Eduard Buk Ulreich (February 12, 1889 – July 17, 1966) was an American artist. Born in Hungary, his work includes murals at the United States Courthouse (Tallahassee, Florida, 1936) completed in 1939. His work is also at the National Museum of American Illustration.

The U.S. Courthouse in Tallahassee's main lobby is decorated with eight murals by Ulreich illustrating scenes from Florida's history. The murals were funded by the Treasury Department's Section of Painting and Sculpture, a New Deal program that commissioned artists. Ulreich won a competition to paint the murals, which he completed in 1939. He also painted Southwestern motifs and worked as an illustrator.

==History==
Born in Kőszeg, Austria-Hungary in 1889, Ulreich came to Kansas City, Missouri, at six months old.

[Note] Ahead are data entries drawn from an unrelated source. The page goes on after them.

==> config.mk <==
export PLATFORM = sky130hd
export DESIGN_NAME = osc_settle_timer
export DESIGN_NICKNAME = d
export VERILOG_FILES = /design/src/rtl/osc_settle_pkg.sv /design/src/rtl/osc_settle_count.sv /design/src/rtl/osc_settle_flags.sv /design/src/rtl/osc_settle_rdport.sv /design/src/rtl/osc_settle_timer.sv
export SDC_FILE = /design/constraint.sdc
export NUM_CORES = 1
export LEC_CHECK = 0
export BUFFER_PORTS_ARGS = -buffer_cell sky130_fd_sc_hd__buf_2
export CORE_ASPECT_RATIO = 1.2
export CORE_MARGIN = 1
export CORE_UTILIZATION = 30
export CTS_CLUSTER_DIAMETER = 100
export DETAILED_ROUTE_END_ITERATION = 16
export PLACE_DENSITY = 0.58
export SKIP_LAST_GASP = 1
export SYNTH_ARGS = -nofsm -noshare
export SYNTH_HDL_FRONTEND = slang
export SYNTH_SLANG_ARGS = --single-unit
==> constraint.sdc <==
create_clock -name clk -period 4.1 [get_ports clk]
set_input_delay 0.82 -clock clk [delete_from_list [all_inputs] [get_ports clk]]
set_output_delay 0.82 -clock clk [all_outputs]
set_load 0.05 [all_outputs]
==> src/rtl/osc_settle_pkg.sv <==
package osc_settle_pkg;

  localparam int unsigned NUM_FLAGS = 5;
  localparam int unsigned STAT_W    = 8;
  localparam int unsigned SEL_W     = 3;

  typedef logic [SEL_W-1:0] wsel_t;

  // log2 of the edge count for flag number idx (flag 0 is the shortest)
  function automatic int unsigned flag_log(input int unsigned idx);
    case (idx)
      0:       return 11;
      1:       return 13;
      2:       return 14;
      3:       return 15;
      default: return 16;
    endcase
  endfunction

  // map a select code onto the flag that ends the wait
  function automatic int unsigned sel_to_flag(input wsel_t sel);
    if (int'(sel) >= NUM_FLAGS - 1) return NUM_FLAGS - 1;
    return int'(sel);
  endfunction

endpackage

==> src/rtl/osc_settle_count.sv <==
module osc_settle_count
  import osc_settle_pkg::*;
#(
  parameter int unsigned CNT_W = 17
) (
  input  logic             clk,
  input  logic             rst_n,
  input  logic             clr,
  input  wsel_t            sel,
  output logic [CNT_W-1:0] cnt_nxt_o,
  output logic [CNT_W-1:0] limit_o
);

  logic [CNT_W-1:0] cnt_q;

  always_comb begin
    limit_o = CNT_W'(1) << flag_log(sel_to_flag(sel));
  end

  // saturating count: stops at the selected limit, never wraps
  always_comb begin
    if (clr)                 cnt_nxt_o = '0;
    else if (cnt_q < limit_o) cnt_nxt_o = cnt_q + CNT_W'(1);
    else                     cnt_nxt_o = cnt_q;
  end

  always_ff @(posedge clk or negedge rst_n) begin
    if (!rst_n) cnt_q <= '0;
    else        cnt_q <= cnt_nxt_o;
  end

endmodule

==> src/rtl/osc_settle_flags.sv <==
module osc_settle_flags
  import osc_settle_pkg::*;
#(
  parameter int unsigned CNT_W = 17,
  parameter int unsigned NFLAG = NUM_FLAGS
) (
  input  logic             clk,
  input  logic             rst_n,
  input  logic             clr,
  input  logic [CNT_W-1:0] cnt_nxt,
  input  logic [CNT_W-1:0] limit,
  output logic [NFLAG-1:0] flags_o,
  output logic             stable_o
);

  logic [NFLAG-1:0] flag_q;
  logic             stable_q;

  for (genvar i = 0; i < NFLAG; i++) begin : g_flag
    localparam logic [CNT_W-1:0] THRESH = CNT_W'(1) << flag_log(i);
    always_ff @(posedge clk or negedge rst_n) begin
      if (!rst_n)   flag_q[i] <= 1'b0;
      else if (clr) flag_q[i] <= 1'b0;
      else          flag_q[i] <= flag_q[i] | (cnt_nxt >= THRESH);
    end
  end

  always_ff @(posedge clk or negedge rst_n) begin
    if (!rst_n)   stable_q <= 1'b0;
    else if (clr) stable_q <= 1'b0;
    else          stable_q <= stable_q | (cnt_nxt >= limit);
  end

  assign flags_o  = flag_q;
  assign stable_o = stable_q;

endmodule

==> src/rtl/osc_settle_rdport.sv <==
module osc_settle_rdport #(
  parameter int unsigned STAT_W = 8,
  localparam int unsigned IDX_W = $clog2(STAT_W)
) (
  input  logic              clk,
  input  logic              rst_n,
  input  logic              rd_en,
  input  logic [IDX_W-1:0]  rd_idx,
  input  logic [STAT_W-1:0] status,
  output logic [STAT_W-1:0] rd_byte_o,
  output logic              rd_bit_o
);

  always_ff @(posedge clk or negedge rst_n) begin
    if (!rst_n) begin
      rd_byte_o <= '0;
      rd_bit_o  <= 1'b0;
    end else if (rd_en) begin
      rd_byte_o <= status;
      rd_bit_o  <= status[rd_idx];
    end
  end

endmodule

==> src/rtl/osc_settle_timer.sv <==
module osc_settle_timer
  import osc_settle_pkg::*;
#(
  parameter int unsigned CNT_W = 17,
  localparam int unsigned IDX_W = $clog2(STAT_W)
) (
  input  logic              clk,
  input  logic              rst_n,
  input  logic              clr_i,
  input  logic [SEL_W-1:0]  wait_sel_i,
  input  logic              rd_en_i,
  input  logic [IDX_W-1:0]  rd_bit_idx_i,
  output logic [STAT_W-1:0] status_o,
  output logic              stable_o,
  output logic [STAT_W-1:0] rd_byte_o,
  output logic              rd_bit_o
);

  logic [CNT_W-1:0]     cnt_nxt;
  logic [CNT_W-1:0]     limit;
  logic [NUM_FLAGS-1:0] flags;

  osc_settle_count #(.CNT_W(CNT_W)) u_count (
    .clk       (clk),
    .rst_n     (rst_n),
    .clr       (clr_i),
    .sel       (wait_sel_i),
    .cnt_nxt_o (cnt_nxt),
    .limit_o   (limit)
  );

  osc_settle_flags #(.CNT_W(CNT_W), .NFLAG(NUM_FLAGS)) u_flags (
    .clk      (clk),
    .rst_n    (rst_n),
    .clr      (clr_i),
    .cnt_nxt  (cnt_nxt),
    .limit    (limit),
    .flags_o  (flags),
    .stable_o (stable_o)
  );

  // shortest milestone at the top bit, later ones below, low bits unused
  always_comb begin
    status_o = '0;
    for (int i = 0; i < NUM_FLAGS; i++) begin
      status_o[STAT_W-1-i] = flags[i];
    end
  end

  osc_settle_rdport #(.STAT_W(STAT_W)) u_rd (
    .clk       (clk),
    .rst_n     (rst_n),
    .rd_en     (rd_en_i),
    .rd_idx    (rd_bit_idx_i),
    .status    (status_o),
    .rd_byte_o (rd_byte_o),
    .rd_bit_o  (rd_bit_o)
  );

endmodule

==> flow_metrics.env, run 1 <==
export IMPL_status="complete, but fails checks"
export IMPL_violations="design-rule violations"
export IMPL_drive_gt1_share_pct=22.8
export IMPL_gp_congestion=0.774
export IMPL_final_core_util_pct=37.3
export IMPL_synth_adder_area_share_pct=15.2
export IMPL_synth_seq_area_share_pct=36.8
export IMPL_post_route_period_util_pct=93.6
export IMPL_final_setup_viol_count=0
export IMPL_worst_slack_ps=263
export IMPL_firstDrtPassIters=10
export IMPL_grt_max_degree=30
export IMPL_pre_cts_ws_ps=-145
export IMPL_cts_max_level=2
export IMPL_via_per_inst=4.70
export IMPL_drt_iter0_markers=38
export IMPL_grt_overflow=0
export IMPL_core_um2=6410
export IMPL_grt_usage_pct=12.6
export IMPL_areaGrowthSynthToFinish_pct=21.0
export IMPL_syn_area_um2=1970
export IMPL_fin_nets=284
export IMPL_grt_pass1_vias=1582
export IMPL_async_reset_ff_share_pct=100
export IMPL_swShare_pct=25.9
export IMPL_power_density_nw_per_um2=253
export IMPL_seqPwrFrac_pct=48.8
export IMPL_synth_seq_cells=29
export IMPL_critPathCaptureType="flop"
export IMPL_synth_most_common_cell="dfrtp_1"
export IMPL_yosysWarningCount=0
export IMPL_hold_path_class="reg2reg"
export IMPL_met3_length_um=171
export IMPL_drcViolationCount=1
export IMPL_start_util_pct=30.8
export IMPL_n_antenna_cell=0
export IMPL_maxCapViolCount=0
export IMPL_drt_met1_wl_um=1750
export IMPL_worstMarginPinSlew_ps=666
export IMPL_die_w_um=76.1
export IMPL_yosysTopAreaCellShare_pct=36.8
export IMPL_synth_area_leaders="dfrtp_1 (37%), ha_1 (15%), nor2_1 (4.6%), xor2_1 (4.4%), xnor2_1 (3.1%)"
export IMPL_rsz0062_at_grt="false"
export IMPL_ctsLongestPathBuffers=2
export IMPL_cts_root_buf="clkbuf_8"
export IMPL_timing_final_crit_period_ps=3840
export IMPL_wl_um=3830
export IMPL_clockPowerShare_pct=39.2
export IMPL_routed_top_layer="met4"
export IMPL_cts_sinks=29
export IMPL_clock_skew_ps=7.89
export IMPL_ioPinCount=28
export IMPL_synthCells=201
export IMPL_syn_avg_cell_area_um2=9.82
export IMPL_synth_xor_area_share_pct=7.54
export IMPL_vias=1576
export IMPL_synth_cell_types=41
export IMPL_switchingPower_w=0.000157
export IMPL_leakagePower_nw=1.16
export IMPL_final_fill_count=666
export IMPL_dieHeight_um=90.9
export IMPL_clock_latency_ps=280
export IMPL_crit_fanout=4
export IMPL_path_class="in2reg"
export IMPL_maxSlewViolCount=0
export IMPL_wl_met2_um=1870
export IMPL_hold_violations=0
export IMPL_routedWlPerCell_um=11.4
export IMPL_dominantRegCellSynth="dfrtp_1"
export IMPL_synth_edf_count=0
export IMPL_die_area_um2=6910
export IMPL_cts_made_buffers=5
export IMPL_relSlewSlack_pct=55.6
export IMPL_cp_arrival_ps=4000
export IMPL_path_clk_slew_ps=60
export IMPL_antenna_found_initial=0
export IMPL_grt_pass1_wl_um=6970
export IMPL_ir_worst_vdd_mv=0.0968
export IMPL_synth_simple_area_share_pct=18.8
export IMPL_comb_power_share_pct=12.0
export IMPL_r2r_slack_ps=760
export IMPL_synthTopCellsByCount="dfrtp_1 (29), ha_1 (24), nor2_1 (24)"
export IMPL_port_buffers=21
export IMPL_rows=32
export IMPL_fmax_mhz=261
export IMPL_synth_compound_area_share_pct=11.5
export IMPL_ant_nets=0
export IMPL_critical_path_startpoint_type="primary input"
export IMPL_crit_required_ps=4260
export IMPL_internal_power_w=0.000448
export IMPL_synth_mux_area_share_pct=4.50
export IMPL_hpwl_um=3040
export IMPL_cts_tree="yes"
export IMPL_synth_top_family_by_area="simple AND/OR/NAND/NOR gates"
export IMPL_synth_top_area_cell="dfrtp_1"
[worst paths after layout]
| path | end | from | cells after the start |
|---|---|---|---|
| max | u_flags.stable_o | wait_sel_i[2] | 17 |
| min | u_rd.rd_byte_o[4] | u_rd.rd_byte_o[4] | 1 |
| max reg2reg | u_flags.stable_o | u_count.cnt_q[14] | 15 |
| min reg2reg | u_rd.rd_byte_o[4] | u_rd.rd_byte_o[4] | 1 |
| max in group asynchronous | u_flags.flags_o[0] | rst_n | 1 |
| min in group asynchronous | u_count.cnt_q[0] | rst_n | 1 |
[cell type report]
type                       instances  area (um2)  area share (%)
timing repair buffer              36         218            9.11
sequential                        29         726            30.4
tap                               85         106            4.45
inverter                          11        41.3            1.73
multi-input combinational        167        1210            50.7
clock buffer                       7        86.3            3.61
[routing by layer]
layer / vias up / GRT usage, %
li1: 791 / -
met1: 747 / 14.8
met2: 34 / 21.7
met3: 4 / 3.84
met4: 0 / 4.01
met5: - / 0
[power groups by stage]
stage / registers, W / clock network (W) / logic, W
6_report: 0.000295 / 0.000237 / 0.0000728
5_1_grt: 0.000296 / 0.000260 / 0.0000838
4_1_cts: 0.000295 / 0.000247 / 0.0000740
3_5_place_dp: 0.000300 / 0 / 0.0000735
3_3_place_gp: 0.000300 / 0 / 0.0000728
2_1_floorplan: 0.000302 / 0 / 0.0000541
[critical path: stages]
cell	delay, ps
buf_2	110
or3_1	400
ha_1	280
o21ai_0	200
a21oi_2	140
nor3_2	150
nand4_1	140
or3_1	340
a21oi_2	170
ha_1	260
a21o_1	150
a21oi_1	130
nor2b_1	60
a2111oi_1	320
o21ai_1	120
o2111ai_1	110
a21oi_1	80
[per-stage QoR]
stage	setup TNS (ps)	instances	instance area [um2]	hold WS, ps	total power (W)
finish	0	335	2390	502	0.000605
floorplan	0	218	2040	524	0.000356
CTS	0	335	2380	509	0.000615
global route	0	335	2390	515	0.000639
global placement	0	328	2300	484	0.000373
detailed placement	-145	328	2300	495	0.000374
[cells in the final DEF, fill, tap and decap left out, types with 4 or more instances in the layout]
master	count
o21ai_0	5
buf_2	21
xnor2_1	7
conb_1	19
nand2_1	5
nand4_1	9
buf_4	15
mux2_2	5
ha_1	24
inv_1	10
nand3_1	8
or3_1	4
dfrtp_1	29
nor2_1	24
clkbuf_8	6
a21oi_1	9
xor2_1	10
[flip-flops by register name, indices dropped and copies added (netlist names)]
register,flops
u_flags.stable_o,1
u_count.cnt_q,17
u_rd.rd_bit_o,1
u_flags.flags_o,5
u_rd.rd_byte_o,5
[cells by family after synthesis]
| logic type | Yosys count |
|---|---|
| AOI/OAI and AO/OA | 33 |
| xor gates and xnor gates | 17 |
| adders and majority gates | 24 |
| buffers and inverters | 22 |
| DFF | 29 |
| muxes | 7 |
| other | 2 |
| and+or+nand+nor | 67 |
[repair_timing]
item	CTS	global route
setup endpoints to repair	0	1
hold buffers	0	0
resized for setup	0	2
setup buffers	0	0
Power figures use the tool's default switching activity.
==> run 2, diff against run 1 <==
CORE_UTILIZATION = 36   (was 30)
PLACE_DENSITY = 0.65   (was 0.58)
clock period = 4 ns   (was 4.1 ns; I/O delays follow)
==> flow_metrics.env, run 2 (same netlist as run 1, synthesis figures left out) <==
export IMPL_worst_slack_ps=243
export IMPL_largest_reg_flops=17
export IMPL_reg2reg_to="u_flags.stable_o"
export IMPL_clock_skew_ps=3.85
export IMPL_hpwl_um=3010
export IMPL_r2r_start="u_count.cnt_q[14]"
export IMPL_pre_cts_ws_ps=-189
export IMPL_r2r_slack_ps=690
export IMPL_cts_max_level=2
export IMPL_grt_pass1_wl_um=6910
export IMPL_fmax_mhz=266
export IMPL_cp_arrival_ps=3920
export IMPL_leakagePower_nw=1.21
export IMPL_crit_fanout=3
export IMPL_internal_power_w=0.000575
export IMPL_placed_cells=311
export IMPL_antenna_found_initial=0
export IMPL_core_um2=5300
export IMPL_dieHeight_um=83.1
export IMPL_cts_root_buf="clkbuf_8"
export IMPL_cts_made_buffers=5
export IMPL_ioPinCount=28
export IMPL_ant_nets=0
export IMPL_port_buffers=21
export IMPL_vias=1583
export IMPL_timing_final_crit_period_ps=3760
export IMPL_rr_worst_depth=15
export IMPL_finalNonFillerCells=319
export IMPL_drt_iter0_markers=111
export IMPL_post_route_cell_area_um2=2460
export IMPL_cp_slowest_stage_delay_ps=380
export IMPL_clockPowerShare_pct=48.7
export IMPL_grt_max_degree=30
export IMPL_relSlewSlack_pct=56.1
export IMPL_crit_required_ps=4160
export IMPL_gp_congestion=0.754
export IMPL_swShare_pct=23.0
export IMPL_path_clk_slew_ps=70
export IMPL_wl_um=3930
export IMPL_switchingPower_w=0.000172
export IMPL_final_fill_count=510
export IMPL_final_setup_viol_count=0
export IMPL_firstDrtPassIters=4
export IMPL_grt_usage_pct=14.9
export IMPL_fin_nets=290
export IMPL_path_buf_inv=2
export IMPL_n_antenna_cell=0
export IMPL_areaGrowthSynthToFinish_pct=24.6
export IMPL_min_from="u_rd.rd_byte_o[5]"
export IMPL_ctsHoldBuffers=0
export IMPL_via_per_inst=4.96
export IMPL_slowest_stage="or3_1"
export IMPL_grt_pass1_vias=1527
export IMPL_crit_family="compound AO/OA/AOI/OAI gates"
export IMPL_critical_path_startpoint_type="primary input"
export IMPL_status="finished, final reports clean"
export IMPL_ctsLongestPathBuffers=2
export IMPL_crit_chain="buf_2 -> inv_1 -> or3_1 -> ha_1 -> a211oi_2 -> nor2_2 -> nor3_4 -> nand4_1 -> or3_1 -> a21oi_2 -> ha_1 -> a21o_1 -> a21oi_1 -> nor2b_1 -> a2111oi_1 -> o21ai_1 -> o2111ai_1 -> a21oi_1"
export IMPL_routedWlPerCell_um=12.3
export IMPL_grt_overflow=0
export IMPL_critPathCaptureType="flop"
export IMPL_hold_violations=0
export IMPL_mostFrequentLayoutCells="dfrtp_1 (29), nor2_1 (24), ha_1 (24), buf_2 (21), buf_4 (21)"
export IMPL_hold_depth=1
export IMPL_rows=29
export IMPL_final_core_util_pct=46.4
export IMPL_place_area_um2=2320
export IMPL_seqPwrFrac_pct=40.5
export IMPL_start_util_pct=37.3
export IMPL_maxCapViolCount=0
export IMPL_die_area_um2=5790
export IMPL_largest_register="u_count.cnt_q"
export IMPL_hold_path_class="reg2reg"
export IMPL_power_density_nw_per_um2=303
export IMPL_cts_tree="yes"
export IMPL_drive_gt1_share_pct=25.3
export IMPL_worstMarginPinSlew_ps=659
export IMPL_maxSlewViolCount=0
export IMPL_hold_end="u_rd.rd_byte_o[5]"
export IMPL_comb_power_share_pct=10.8
export IMPL_cts_sinks=29
export IMPL_die_w_um=69.6
export IMPL_ir_worst_vdd_mv=0.186
export IMPL_final_common_cell="dfrtp_1"
export IMPL_post_route_period_util_pct=93.9
export IMPL_path_class="in2reg"
export IMPL_drcViolationCount=0
export IMPL_clock_latency_ps=280
==> run 2: repair_timing <==
| item | in CTS | in global routing |
|---|---|---|
| endpoints found under the hold margin | 0 | 0 |
| setup buffers | 0 | 0 |
| gates resized for setup | 0 | 3 |
| setup endpoints to repair | 0 | 1 |
==> run 2: worst max path at each step <==
| stage | from | to | slack [ps] | cells past startpoint |
|---|---|---|---|---|
| after CTS | wait_sel_i[2] | u_flags.stable_o | 110 | 17 |
| after floorplan | wait_sel_i[2] | u_flags.stable_o | 60 | 16 |
| after global placement | wait_sel_i[2] | u_flags.stable_o | -60 | 16 |
| after global routing | wait_sel_i[2] | u_flags.stable_o | -2 | 19 |
| after detailed placement | wait_sel_i[2] | u_flags.stable_o | -190 | 17 |
| final | wait_sel_i[0] | u_flags.stable_o | 240 | 18 |
==> run 2: area by class of cell <==
class                   count  area [um2]  area share, %
clock inverters             3        65.1           2.64
multi-input cells         167        1220           49.5
repair buffers             42         263           10.7
inverters                  11        41.3           1.68
clock buffers               5        68.8           2.80
flip-flops and latches     29         726           29.5
well taps                  62        77.6           3.15
==> run 2: worst reg2reg max path: stages (launching register included) <==
cell and delay [ps]:
dfrtp_1 470, ha_1 360, a211oi_2 200, nor2_2 120
nor3_4 180, nand4_1 130, or3_1 360, a21oi_2 170
ha_1 250, a21o_1 160, a21oi_1 140, nor2b_1 60
a2111oi_1 240, o21ai_1 130, o2111ai_1 130, a21oi_1 90
==> run 2: routing by layer <==
metal	global-route usage (%)	share of wire, %	vias up
li1	-	-	798
met1	18.8	46	747
met2	25.1	49	34
met3	3.03	3.5	4
met4	5.57	0.53	0
met5	0	0	-
==> run 2: per-stage QoR <==
step,hold slack (ps),power [W],TNS [ps]
finish,501,0.000746,0
global route,520,0.000783,-1.59
CTS,507,0.000759,0
detailed placement,491,0.000389,-189
global placement,484,0.000388,-63.1
floorplan,504,0.000365,0
==> run 2: power groups by stage <==
stage                     clock, W  sequential [W]  combinational, W
after CTS                 0.000375        0.000302         0.0000822
after detailed placement         0        0.000307         0.0000813
after global routing      0.000389        0.000302         0.0000916
after floorplan                  0        0.000309         0.0000558
after global placement           0        0.000307         0.0000804
final                     0.000364        0.000302         0.0000807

He studied under Mlle F. Blumberg and at the Kansas City Art Institute and worked as a cowboy on the Apache Indian reservation in Arizona. He sent a painting to the Pennsylvania Academy of the Fine Arts and won a scholarship to the school. In the 1930s Ulreich worked for the Works Progress Administration (WPA). He travelled the Southwestern United States and did many horse scenes. He and his wife Nura also did illustration work, including for children's books. He also taught.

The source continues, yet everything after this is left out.